» The problem: List every line in this data where the string "constraint" occurs.

» Data under study:
· · · · · · ·
`config.mk`:
```
export PLATFORM = sky130hd
export DESIGN_NAME = hit_readout_top
export DESIGN_NICKNAME = d
export VERILOG_FILES = /design/src/common/hit_readout_pkg.sv /design/src/bram_fifo/bram_fifo_core.sv /design/src/bram_fifo/sram_fifo.sv /design/src/hit_packer/hit_packer.sv /design/src/logic/apb_readout.sv /design/src/logic/hit_readout_top.sv
export SDC_FILE = /design/constraint.sdc
export NUM_CORES = 2
export LEC_CHECK = 0
export BUFFER_PORTS_ARGS = -buffer_cell sky130_fd_sc_hd__buf_2
export CAP_MARGIN = 20
export CORE_UTILIZATION = 31
export DETAILED_ROUTE_END_ITERATION = 6
export GPL_TIMING_DRIVEN = 0
export REMOVE_ABC_BUFFERS = 1
export SYNTH_ARGS = -nofsm -noshare
export SYNTH_HDL_FRONTEND = slang
export SYNTH_HIERARCHICAL = 1
export SYNTH_SLANG_ARGS = --single-unit
export TNS_END_PERCENT = 50
```
`constraint.sdc`:
```
create_clock -name BUS_CLK -period 6.5 [get_ports BUS_CLK]
set_input_delay 0 -clock BUS_CLK [delete_from_list [all_inputs] [get_ports BUS_CLK]]
set_output_delay 0 -clock BUS_CLK [all_outputs]
set_load 0.005 [all_outputs]
```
· · · · · · ·
» Answer section:
export SDC_FILE = /design/constraint.sdc
`constraint.sdc`:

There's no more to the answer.